The Carnegie-Knight News21 is a national reporting initiative headquartered at Arizona State University’s Walter Cronkite School of Journalism and Mass Communication. The program brings together top journalism students from across the country to report and produce in-depth multimedia projects for major media outlets, including The Washington Post, NBC News and USA Today. Alumnae Mackenzie Wilkes ’21, who reported on the impact of the pandemic on minorities in America, and Victoria Traxler ’20, who investigate the juvenile justice system, are Elon’s most recent News21 Fellows.
As part of the paid summer fellowship, O’Connor and more than 30 students from 13 different universities will participate in a 10-week investigative reporting assignment. Depending on the status of the COVID-19 pandemic, Fellows may work on site at the Cronkite School’s digital media complex in Phoenix.
“I remember looking at the program flyer and thinking how amazing it would be to have the chance to dedicate a whole summer to one long-form investigative journalism project. It was like nothing I had ever seen,” O’Connor said. “I knew, I had to do it.”
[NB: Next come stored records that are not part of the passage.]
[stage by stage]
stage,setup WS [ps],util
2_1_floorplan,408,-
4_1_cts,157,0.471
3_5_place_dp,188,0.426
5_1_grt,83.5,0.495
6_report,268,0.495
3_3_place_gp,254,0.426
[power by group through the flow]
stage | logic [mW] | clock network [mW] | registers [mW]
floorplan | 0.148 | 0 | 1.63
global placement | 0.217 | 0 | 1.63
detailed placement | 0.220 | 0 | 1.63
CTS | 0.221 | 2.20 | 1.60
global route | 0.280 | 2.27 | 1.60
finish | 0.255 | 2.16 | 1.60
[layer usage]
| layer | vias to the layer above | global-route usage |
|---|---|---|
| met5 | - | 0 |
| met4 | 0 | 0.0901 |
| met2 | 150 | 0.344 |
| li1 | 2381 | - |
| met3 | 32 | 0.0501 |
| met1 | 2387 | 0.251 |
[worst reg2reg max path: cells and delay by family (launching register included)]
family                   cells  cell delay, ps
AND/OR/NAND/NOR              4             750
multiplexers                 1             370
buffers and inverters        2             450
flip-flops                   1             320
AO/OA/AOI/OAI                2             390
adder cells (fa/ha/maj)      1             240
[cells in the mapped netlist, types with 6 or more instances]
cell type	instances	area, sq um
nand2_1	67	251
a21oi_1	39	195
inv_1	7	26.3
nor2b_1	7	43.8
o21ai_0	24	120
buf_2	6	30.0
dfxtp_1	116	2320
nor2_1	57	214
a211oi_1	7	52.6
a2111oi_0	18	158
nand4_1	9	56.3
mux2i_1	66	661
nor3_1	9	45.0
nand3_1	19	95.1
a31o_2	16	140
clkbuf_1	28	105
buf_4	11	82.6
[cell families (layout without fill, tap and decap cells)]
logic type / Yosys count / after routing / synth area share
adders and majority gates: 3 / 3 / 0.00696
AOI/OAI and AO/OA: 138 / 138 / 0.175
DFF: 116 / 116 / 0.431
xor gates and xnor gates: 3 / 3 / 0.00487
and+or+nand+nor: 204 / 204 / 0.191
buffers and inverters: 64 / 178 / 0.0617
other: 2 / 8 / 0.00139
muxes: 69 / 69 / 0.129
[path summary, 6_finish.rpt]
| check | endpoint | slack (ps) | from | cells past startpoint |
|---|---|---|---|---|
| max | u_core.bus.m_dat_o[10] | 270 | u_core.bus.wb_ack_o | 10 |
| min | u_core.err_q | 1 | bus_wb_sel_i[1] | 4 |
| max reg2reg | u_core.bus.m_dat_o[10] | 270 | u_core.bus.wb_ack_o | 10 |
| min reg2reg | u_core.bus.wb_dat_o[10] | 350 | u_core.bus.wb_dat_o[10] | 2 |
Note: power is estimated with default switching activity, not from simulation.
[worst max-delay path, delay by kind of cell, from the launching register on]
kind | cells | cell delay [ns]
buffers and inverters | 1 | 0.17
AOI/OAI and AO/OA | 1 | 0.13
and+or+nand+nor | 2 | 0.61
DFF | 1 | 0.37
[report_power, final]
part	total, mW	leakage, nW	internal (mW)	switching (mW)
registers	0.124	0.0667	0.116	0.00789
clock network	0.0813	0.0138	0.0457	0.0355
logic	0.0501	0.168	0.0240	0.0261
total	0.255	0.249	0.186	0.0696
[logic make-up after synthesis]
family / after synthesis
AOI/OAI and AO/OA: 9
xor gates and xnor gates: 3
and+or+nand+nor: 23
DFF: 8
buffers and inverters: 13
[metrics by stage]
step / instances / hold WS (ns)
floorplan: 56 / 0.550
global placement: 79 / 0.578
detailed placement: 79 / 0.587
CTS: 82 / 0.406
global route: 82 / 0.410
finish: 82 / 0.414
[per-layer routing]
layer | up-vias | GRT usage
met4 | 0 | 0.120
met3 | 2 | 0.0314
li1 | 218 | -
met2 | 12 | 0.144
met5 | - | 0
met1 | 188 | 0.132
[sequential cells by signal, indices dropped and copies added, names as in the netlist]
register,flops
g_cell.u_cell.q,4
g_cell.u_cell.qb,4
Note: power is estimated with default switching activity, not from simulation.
**config.mk**
```make
export PLATFORM = sky130hd
export DESIGN_NAME = uart_tx_mmio_flat
export DESIGN_NICKNAME = d
export VERILOG_FILES = /design/src/rtl/uart_pkg.sv /design/src/rtl/uart_tx_mmio_if.sv /design/src/rtl/sync_fifo_param.sv /design/src/rtl/uart_tx_mmio.sv /design/src/flat_wrapper.sv
export SDC_FILE = /design/constraint.sdc
export NUM_CORES = 1
export LEC_CHECK = 0
export BUFFER_PORTS_ARGS = -buffer_cell sky130_fd_sc_hd__buf_4
export CORE_ASPECT_RATIO = 1.75
export CORE_UTILIZATION = 55
export CTS_CLUSTER_SIZE = 24
export DETAILED_ROUTE_END_ITERATION = 16
export PLACE_DENSITY = 0.79
export SETUP_SLACK_MARGIN = 0.4
export SLEW_MARGIN = 20
export SYNTH_ARGS = -nofsm -noshare
export SYNTH_HDL_FRONTEND = slang
export SYNTH_SLANG_ARGS = --single-unit
```
**constraint.sdc**
```tcl
create_clock -name clk -period 5.6 [get_ports clk]
set_clock_uncertainty 0.1 [all_clocks]
set_input_delay 1.68 -clock clk [delete_from_list [all_inputs] [get_ports clk]]
set_output_delay 1.68 -clock clk [all_outputs]
set_load 0.02 [all_outputs]
```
O’Connor, who was named to the Society of Professional Journalists Legal Defense Fund Committee, said she looks forward to diving into the long-form multimedia project. During her time at ENN, O’Connor has reported on local politics, protests and racial justice, higher education and finances. This year’s topic particularly interests O’Connor, and she said she was excited to explore the subject with so many talented student journalists.
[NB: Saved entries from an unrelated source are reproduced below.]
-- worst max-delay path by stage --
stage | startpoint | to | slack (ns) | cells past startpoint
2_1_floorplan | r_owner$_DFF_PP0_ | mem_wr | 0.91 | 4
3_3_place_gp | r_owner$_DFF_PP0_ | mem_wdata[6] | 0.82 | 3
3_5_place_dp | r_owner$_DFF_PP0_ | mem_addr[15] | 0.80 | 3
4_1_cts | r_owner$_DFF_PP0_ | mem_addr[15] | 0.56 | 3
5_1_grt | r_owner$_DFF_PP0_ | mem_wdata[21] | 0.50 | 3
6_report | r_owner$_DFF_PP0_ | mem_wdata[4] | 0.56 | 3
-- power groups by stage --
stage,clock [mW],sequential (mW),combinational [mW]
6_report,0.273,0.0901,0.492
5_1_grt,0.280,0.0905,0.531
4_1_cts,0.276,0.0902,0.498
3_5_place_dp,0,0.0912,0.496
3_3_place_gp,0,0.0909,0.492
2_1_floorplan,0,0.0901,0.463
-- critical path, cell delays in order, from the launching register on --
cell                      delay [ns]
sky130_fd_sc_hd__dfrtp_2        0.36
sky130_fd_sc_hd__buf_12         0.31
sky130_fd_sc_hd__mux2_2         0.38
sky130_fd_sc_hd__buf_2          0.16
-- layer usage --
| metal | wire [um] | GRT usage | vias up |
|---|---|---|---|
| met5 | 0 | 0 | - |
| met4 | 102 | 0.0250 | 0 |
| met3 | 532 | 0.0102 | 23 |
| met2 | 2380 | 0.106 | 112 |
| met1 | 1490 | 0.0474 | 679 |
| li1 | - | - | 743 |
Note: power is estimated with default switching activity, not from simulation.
“I love breaking news and the consistent coverage we do at ENN, but I am also drawn to the idea of deeply reporting on one topic for weeks at a time,” O’Connor said. “I look forward to being able to explore such deeply impactful topics over the course of the summer.”
Leading up to the summer program, students are participating in a spring seminar led by News21 Executive Editor Christina Leonard, who serves as the director of the Reynolds Business Reporting Bureau at ASU and a professor of practice. Leonard will team with Venita Hawthorne James, another ASU professor of practice, to co-lead the project. The seminar allows the students to immerse themselves in the topic and conduct preliminary reporting.
Colin Donohue, instructor in journalism, said when News21 released its call for applicants this year, many journalism faculty members knew immediately that O’Connor would be Elon’s choice.
“Since Kyra arrived at Elon, she has demonstrated every day that she is a conscientious, ethical and enterprising journalist,” Donohue said. “We know she will do incredible work this summer and be a wonderful addition to the News21 newsroom.”
Donohue said Elon sends students to News21 because of the unique opportunity the fellowship offers to produce immersive storytelling centered on a topic for the public good. Participants leave the program with enhanced skills and great clips, all of which they can take back to Elon’s campus.
“I am deeply honored and grateful to Elon, to my mentors, and to my friends and family for this opportunity,” O’Connor said. “It truly takes a village, and I could not have gotten this far in my career without mine.”